Records excerpted from a collection
○ ○ ○ ○ ○

### src/design/sac_pkg.sv
// sac_pkg: shared types, widths and constants of the signal activity checker
// no dependencies; imported by sac_run, sac_result and signal_activity_checker_top
`default_nettype none

package sac_pkg;

	localparam int unsigned MEAN_COUNT   = 1000;
	localparam int unsigned WINDOW_COUNT = 8000;
	localparam int unsigned CHANNELS_DEF = 16;
	localparam int unsigned SAMPLE_BITS  = 12;

	localparam int unsigned OP_W  = 2;
	localparam int unsigned CH_W  = 4;
	localparam int unsigned SMP_W = 12;
	localparam int unsigned ACC_W = 25;
	localparam int unsigned CNT_W = 13;
	localparam int unsigned LEN_W = CNT_W + 1;

	localparam logic [SMP_W-1:0] SMP_MAX  = {SMP_W{1'b1}};
	localparam logic [SMP_W-1:0] SMP_MASK = (SAMPLE_BITS >= SMP_W) ? {SMP_W{1'b1}} :
		SMP_W'((1 << SAMPLE_BITS) - 1);
	localparam logic [ACC_W-1:0] ACC_MAX  = {ACC_W{1'b1}};

	localparam logic [LEN_W-1:0] MEAN_LEN   = LEN_W'(MEAN_COUNT);
	localparam logic [LEN_W-1:0] WINDOW_LEN = LEN_W'(WINDOW_COUNT);

	// floor(acc / MEAN_COUNT) as (acc * RECIP) >> DIV_SHIFT, exact over the accumulator range
	localparam int unsigned DIV_L      = $clog2(MEAN_COUNT);
	localparam int unsigned DIV_SHIFT  = ACC_W + DIV_L;
	localparam int unsigned RECIP_W    = ACC_W + 1;
	localparam logic [63:0] RECIP_FULL =
		((64'd1 << DIV_SHIFT) + 64'(MEAN_COUNT) - 64'd1) / 64'(MEAN_COUNT);
	localparam logic [RECIP_W-1:0] RECIP = RECIP_FULL[RECIP_W-1:0];
	localparam int unsigned PROD_W = ACC_W + RECIP_W;
	localparam int unsigned QUO_W  = PROD_W - DIV_SHIFT;

	typedef enum logic [OP_W-1:0] {
		PH_MEAN    = 2'd0,
		PH_STATIC  = 2'd1,
		PH_DYNAMIC = 2'd2
	} phase_t;

	// opcode with no phase; such items are taken and dropped
	localparam logic [OP_W-1:0] OP_UNUSED = 2'd3;

	typedef struct packed {
		logic [OP_W-1:0]  opcode;
		logic [CH_W-1:0]  channel;
		logic [SMP_W-1:0] sample;
	} sample_t;

	typedef struct packed {
		logic [OP_W-1:0]  phase_done;
		logic [CH_W-1:0]  channel_done;
		logic [SMP_W-1:0] level_mean;
		logic [SMP_W-1:0] run_minimum;
		logic [SMP_W-1:0] run_maximum;
		logic [ACC_W-1:0] deviation_sum;
		logic             activity_fail;
	} result_t;

	// completed run handed from the run stage to the result stages
	typedef struct packed {
		logic [OP_W-1:0]  phase;
		logic [CH_W-1:0]  channel;
		logic [SMP_W-1:0] low;
		logic [SMP_W-1:0] high;
		logic [ACC_W-1:0] sum;
		logic [SMP_W-1:0] mean;
		logic [ACC_W-1:0] static_sum;
	} done_t;

	// write-back to the per-channel stores
	typedef struct packed {
		logic             mean_we;
		logic             static_we;
		logic [CH_W-1:0]  channel;
		logic [SMP_W-1:0] mean;
		logic [ACC_W-1:0] sum;
	} wb_t;

endpackage

`default_nettype wire

### src/design/sac_store.sv
// sac_store: per-channel store with registered synchronous read and valid bits
// unwritten entries read as zero; write-first bypass and update of the held read
`default_nettype none

module sac_store #(
	parameter int unsigned WIDTH  = 12,
	parameter int unsigned DEPTH  = 16,
	parameter int unsigned ADDR_W = 4
) (
	input  logic              clk,
	input  logic              arst_n,
	input  logic              rd_en,
	input  logic [ADDR_W-1:0] rd_addr,
	input  logic [ADDR_W-1:0] hold_addr,
	input  logic              wr_en,
	input  logic [ADDR_W-1:0] wr_addr,
	input  logic [WIDTH-1:0]  wr_data,
	output logic [WIDTH-1:0]  rd_data
);

	logic [WIDTH-1:0] mem [DEPTH];
	logic [DEPTH-1:0] vld_q;
	logic [WIDTH-1:0] rd_q;

	always_ff @(posedge clk) begin
		if (wr_en) begin
			mem[wr_addr] <= wr_data;
		end
	end

	always_ff @(posedge clk or negedge arst_n) begin
		if (!arst_n) begin
			vld_q <= '0;
		end else if (wr_en) begin
			vld_q[wr_addr] <= 1'b1;
		end
	end

	// the held read follows a write to its entry so the consumer never sees stale data
	always_ff @(posedge clk) begin
		if (rd_en) begin
			if (wr_en && wr_addr == rd_addr) begin
				rd_q <= wr_data;
			end else if (vld_q[rd_addr]) begin
				rd_q <= mem[rd_addr];
			end else begin
				rd_q <= '0;
			end
		end else if (wr_en && wr_addr == hold_addr) begin
			rd_q <= wr_data;
		end
	end

	assign rd_data = rd_q;

endmodule

`default_nettype wire

### src/design/sac_run.sv
// sac_run: first stage register and the running run state (count, min, max, sum)
// depends on sac_pkg; operands come from the two sac_store instances
`default_nettype none

module sac_run (
	input  logic                      clk,
	input  logic                      arst_n,
	input  logic                      load,
	input  sac_pkg::sample_t          item,
	input  logic                      go,
	input  logic [sac_pkg::SMP_W-1:0] mean_rd,
	input  logic [sac_pkg::ACC_W-1:0] static_rd,
	output logic                      valid_s1,
	output logic [sac_pkg::CH_W-1:0]  channel_s1,
	output logic                      complete,
	output sac_pkg::done_t            done
);

	import sac_pkg::*;

	logic [OP_W-1:0]  opcode_s1;
	logic [SMP_W-1:0] sample_s1;

	logic [OP_W-1:0]  run_phase_q;
	logic [CH_W-1:0]  run_channel_q;
	logic [CNT_W-1:0] run_count_q;
	logic [SMP_W-1:0] run_low_q;
	logic [SMP_W-1:0] run_high_q;
	logic [ACC_W-1:0] run_acc_q;

	logic             new_run;
	logic             is_mean;
	logic [CNT_W-1:0] cnt_b;
	logic [SMP_W-1:0] low_b;
	logic [SMP_W-1:0] high_b;
	logic [ACC_W-1:0] acc_b;
	logic [SMP_W-1:0] smp;
	logic [SMP_W-1:0] dev;
	logic [SMP_W-1:0] add_val;
	logic [ACC_W:0]   sum_w;
	logic [ACC_W-1:0] acc_n;
	logic [CNT_W-1:0] cnt_n;
	logic [SMP_W-1:0] low_n;
	logic [SMP_W-1:0] high_n;
	logic [LEN_W-1:0] len;

	always_comb begin
		new_run = (opcode_s1 != run_phase_q) || (channel_s1 != run_channel_q);
		is_mean = (opcode_s1 == PH_MEAN);
		cnt_b   = new_run ? '0 : run_count_q;
		low_b   = new_run ? SMP_MAX : run_low_q;
		high_b  = new_run ? '0 : run_high_q;
		acc_b   = new_run ? '0 : run_acc_q;
		smp     = sample_s1 & SMP_MASK;
		dev     = (smp > mean_rd) ? (smp - mean_rd) : (mean_rd - smp);
		add_val = is_mean ? smp : dev;
		sum_w   = {1'b0, acc_b} + {{(ACC_W + 1 - SMP_W){1'b0}}, add_val};
		acc_n   = sum_w[ACC_W] ? ACC_MAX : sum_w[ACC_W-1:0];
		cnt_n   = cnt_b + CNT_W'(1);
		low_n   = (!is_mean && smp < low_b) ? smp : low_b;
		high_n  = (!is_mean && smp > high_b) ? smp : high_b;
		len     = is_mean ? MEAN_LEN : WINDOW_LEN;
		complete = valid_s1 && ({1'b0, cnt_n} >= len);
	end

	always_comb begin
		done.phase      = opcode_s1;
		done.channel    = channel_s1;
		done.low        = low_n;
		done.high       = high_n;
		done.sum        = acc_n;
		done.mean       = mean_rd;
		done.static_sum = static_rd;
	end

	always_ff @(posedge clk or negedge arst_n) begin
		if (!arst_n) begin
			valid_s1 <= 1'b0;
		end else if (load) begin
			valid_s1 <= 1'b1;
		end else if (go) begin
			valid_s1 <= 1'b0;
		end
	end

	always_ff @(posedge clk) begin
		if (load) begin
			opcode_s1  <= item.opcode;
			channel_s1 <= item.channel;
			sample_s1  <= item.sample;
		end
	end

	always_ff @(posedge clk or negedge arst_n) begin
		if (!arst_n) begin
			run_phase_q   <= '0;
			run_channel_q <= '0;
			run_count_q   <= '0;
			run_low_q     <= SMP_MAX;
			run_high_q    <= '0;
			run_acc_q     <= '0;
		end else if (go) begin
			run_phase_q   <= opcode_s1;
			run_channel_q <= channel_s1;
			if (complete) begin
				run_count_q <= '0;
				run_low_q   <= SMP_MAX;
				run_high_q  <= '0;
				run_acc_q   <= '0;
			end else begin
				run_count_q <= cnt_n;
				run_low_q   <= low_n;
				run_high_q  <= high_n;
				run_acc_q   <= acc_n;
			end
		end
	end

endmodule

`default_nettype wire

### src/design/sac_result.sv
// sac_result: completed runs -> mean division, activity compare, output register
// depends on sac_pkg; drives the store write-back at the output handshake
`default_nettype none

module sac_result (
	input  logic                      clk,
	input  logic                      arst_n,
	input  logic                      push,
	input  sac_pkg::done_t            done,
	input  logic [sac_pkg::ACC_W-1:0] margin,
	input  logic                      stall,
	output logic                      s2_free,
	output logic                      wpend,
	output logic                      res_valid,
	output sac_pkg::result_t          res_data,
	output sac_pkg::wb_t              wb
);

	import sac_pkg::*;

	logic             valid_s2;
	done_t            done_s2;
	logic             s2_move;
	logic             s3_free;
	logic [PROD_W-1:0] prod_w;
	logic             ok_s2;
	logic             fail_w;

	logic              valid_s3;
	logic [OP_W-1:0]   phase_s3;
	logic [CH_W-1:0]   channel_s3;
	logic [SMP_W-1:0]  low_s3;
	logic [SMP_W-1:0]  high_s3;
	logic [ACC_W-1:0]  sum_s3;
	logic [SMP_W-1:0]  mean_s3;
	logic [PROD_W-1:0] prod_s3;
	logic              fail_s3;

	logic [QUO_W-1:0] quo;
	logic [SMP_W-1:0] mean_new;
	logic             is_mean_s3;
	logic             fire;

	assign s3_free = !valid_s3 || !stall;
	assign s2_move = valid_s2 && s3_free;
	assign s2_free = !valid_s2 || s2_move;

	// mean and static results rewrite a store; the run stage waits until they land
	assign wpend = (valid_s2 && done_s2.phase != PH_DYNAMIC) ||
		(valid_s3 && phase_s3 != PH_DYNAMIC);

	always_comb begin
		prod_w = PROD_W'(done_s2.sum) * PROD_W'(RECIP);
		ok_s2  = (done_s2.sum > done_s2.static_sum) &&
			((done_s2.sum - done_s2.static_sum) > margin);
		fail_w = (done_s2.phase == PH_DYNAMIC) && !ok_s2;
	end

	always_ff @(posedge clk or negedge arst_n) begin
		if (!arst_n) begin
			valid_s2 <= 1'b0;
		end else if (push) begin
			valid_s2 <= 1'b1;
		end else if (s2_move) begin
			valid_s2 <= 1'b0;
		end
	end

	always_ff @(posedge clk) begin
		if (push) begin
			done_s2 <= done;
		end
	end

	always_ff @(posedge clk or negedge arst_n) begin
		if (!arst_n) begin
			valid_s3 <= 1'b0;
		end else begin
			valid_s3 <= s2_move || (valid_s3 && stall);
		end
	end

	always_ff @(posedge clk) begin
		if (s2_move) begin
			phase_s3   <= done_s2.phase;
			channel_s3 <= done_s2.channel;
			low_s3     <= done_s2.low;
			high_s3    <= done_s2.high;
			sum_s3     <= done_s2.sum;
			mean_s3    <= done_s2.mean;
			prod_s3    <= prod_w;
			fail_s3    <= fail_w;
		end
	end

	always_comb begin
		quo        = prod_s3[PROD_W-1:DIV_SHIFT];
		mean_new   = (quo > QUO_W'(SMP_MAX)) ? SMP_MAX : quo[SMP_W-1:0];
		is_mean_s3 = (phase_s3 == PH_MEAN);
		fire       = valid_s3 && !stall;

		res_data.phase_done    = phase_s3;
		res_data.channel_done  = channel_s3;
		res_data.level_mean    = is_mean_s3 ? mean_new : mean_s3;
		res_data.run_minimum   = is_mean_s3 ? '0 : low_s3;
		res_data.run_maximum   = is_mean_s3 ? '0 : high_s3;
		res_data.deviation_sum = is_mean_s3 ? '0 : sum_s3;
		res_data.activity_fail = fail_s3;

		wb.mean_we   = fire && is_mean_s3;
		wb.static_we = fire && (phase_s3 == PH_STATIC);
		wb.channel   = channel_s3;
		wb.mean      = mean_new;
		wb.sum       = sum_s3;
	end

	assign res_valid = valid_s3;

endmodule

`default_nettype wire

### src/design/signal_activity_checker_top.sv
// signal_activity_checker_top: channel handshakes, margin register and the stage wiring
// depends on sac_pkg, sac_store, sac_run and sac_result
`default_nettype none

// Samples are taken one per cycle while smp_stall is low. An accepted sample is held in
// the first stage register until it updates the run; a run that completes passes through
// the result stage into the output register, where it is held until taken.
// The per-channel mean and static sum live in two small synchronous stores, read when
// a sample is accepted. When a mean or static run completes, intake pauses until its
// result is taken and written back to the store; a stalled output prolongs the pause.
// Dynamic runs do not wait for a store write-back. Items with opcode three or a channel
// at or above CHANNELS are taken and dropped. The stores need no clearing pass: entries
// never written read as zero from reset.
module signal_activity_checker_top #(
	parameter int unsigned CHANNELS = sac_pkg::CHANNELS_DEF
) (
	input  logic                      clk,
	input  logic                      arst_n,
	input  logic                      smp_valid,
	output logic                      smp_stall,
	input  sac_pkg::sample_t          smp_data,
	output logic                      res_valid,
	input  logic                      res_stall,
	output sac_pkg::result_t          res_data,
	input  logic                      margin_we,
	input  logic [sac_pkg::ACC_W-1:0] margin_wdata
);

	import sac_pkg::*;

	localparam int unsigned ADDR_W = (CHANNELS > 1) ? $clog2(CHANNELS) : 1;

	logic [ACC_W-1:0] margin_q;
	logic             accept;
	logic             item_ok;
	logic             load;
	logic             s1_go;
	logic             valid_s1;
	logic [CH_W-1:0]  channel_s1;
	logic             complete;
	done_t            done;
	logic             s2_free;
	logic             wpend;
	wb_t              wb;
	logic [SMP_W-1:0] mean_rd;
	logic [ACC_W-1:0] static_rd;

	always_ff @(posedge clk or negedge arst_n) begin
		if (!arst_n) begin
			margin_q <= '0;
		end else if (margin_we) begin
			margin_q <= margin_wdata;
		end
	end

	assign item_ok   = (smp_data.opcode != OP_UNUSED) &&
		(32'(smp_data.channel) < 32'(CHANNELS));
	assign s1_go     = valid_s1 && s2_free && !wpend;
	assign smp_stall = valid_s1 && !s1_go;
	assign accept    = smp_valid && !smp_stall;
	assign load      = accept && item_ok;

	sac_store #(
		.WIDTH  (SMP_W),
		.DEPTH  (CHANNELS),
		.ADDR_W (ADDR_W)
	) u_mean_store (
		.clk       (clk),
		.arst_n    (arst_n),
		.rd_en     (load),
		.rd_addr   (ADDR_W'(smp_data.channel)),
		.hold_addr (ADDR_W'(channel_s1)),
		.wr_en     (wb.mean_we),
		.wr_addr   (ADDR_W'(wb.channel)),
		.wr_data   (wb.mean),
		.rd_data   (mean_rd)
	);

	sac_store #(
		.WIDTH  (ACC_W),
		.DEPTH  (CHANNELS),
		.ADDR_W (ADDR_W)
	) u_static_store (
		.clk       (clk),
		.arst_n    (arst_n),
		.rd_en     (load),
		.rd_addr   (ADDR_W'(smp_data.channel)),
		.hold_addr (ADDR_W'(channel_s1)),
		.wr_en     (wb.static_we),
		.wr_addr   (ADDR_W'(wb.channel)),
		.wr_data   (wb.sum),
		.rd_data   (static_rd)
	);

	sac_run u_run (
		.clk        (clk),
		.arst_n     (arst_n),
		.load       (load),
		.item       (smp_data),
		.go         (s1_go),
		.mean_rd    (mean_rd),
		.static_rd  (static_rd),
		.valid_s1   (valid_s1),
		.channel_s1 (channel_s1),
		.complete   (complete),
		.done       (done)
	);

	sac_result u_result (
		.clk       (clk),
		.arst_n    (arst_n),
		.push      (s1_go && complete),
		.done      (done),
		.margin    (margin_q),
		.stall     (res_stall),
		.s2_free   (s2_free),
		.wpend     (wpend),
		.res_valid (res_valid),
		.res_data  (res_data),
		.wb        (wb)
	);

	// a store write-back and a run update never share an edge
	assert property (@(posedge clk) disable iff (!arst_n)
		(wb.mean_we || wb.static_we) |-> !s1_go)
		else $error("store write-back overlaps run update");

	assert property (@(posedge clk) disable iff (!arst_n)
		(res_valid && res_data.phase_done == PH_MEAN) |->
		(res_data.run_minimum == '0 && res_data.run_maximum == '0 &&
		res_data.deviation_sum == '0 && !res_data.activity_fail))
		else $error("mean result carries window fields");

	assert property (@(posedge clk) disable iff (!arst_n)
		(res_valid && res_data.activity_fail) |-> (res_data.phase_done == PH_DYNAMIC))
		else $error("activity fail on a non-dynamic run");

	assert property (@(posedge clk) disable iff (!arst_n)
		(res_valid && res_data.phase_done != PH_MEAN) |->
		(res_data.run_minimum <= res_data.run_maximum))
		else $error("window minimum above maximum");

endmodule

`default_nettype wire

○ ○ ○ ○ ○

- Directions
Above are some records; copy exactly the lines from the one with "typedef enum logic" through the one with "logic [SMP_W-1:0] run_maximum;", both included, and no others.

- Expected answer
	typedef enum logic [OP_W-1:0] {
		PH_MEAN    = 2'd0,
		PH_STATIC  = 2'd1,
		PH_DYNAMIC = 2'd2
	} phase_t;

	// opcode with no phase; such items are taken and dropped
	localparam logic [OP_W-1:0] OP_UNUSED = 2'd3;

	typedef struct packed {
		logic [OP_W-1:0]  opcode;
		logic [CH_W-1:0]  channel;
		logic [SMP_W-1:0] sample;
	} sample_t;

	typedef struct packed {
		logic [OP_W-1:0]  phase_done;
		logic [CH_W-1:0]  channel_done;
		logic [SMP_W-1:0] level_mean;
		logic [SMP_W-1:0] run_minimum;
		logic [SMP_W-1:0] run_maximum;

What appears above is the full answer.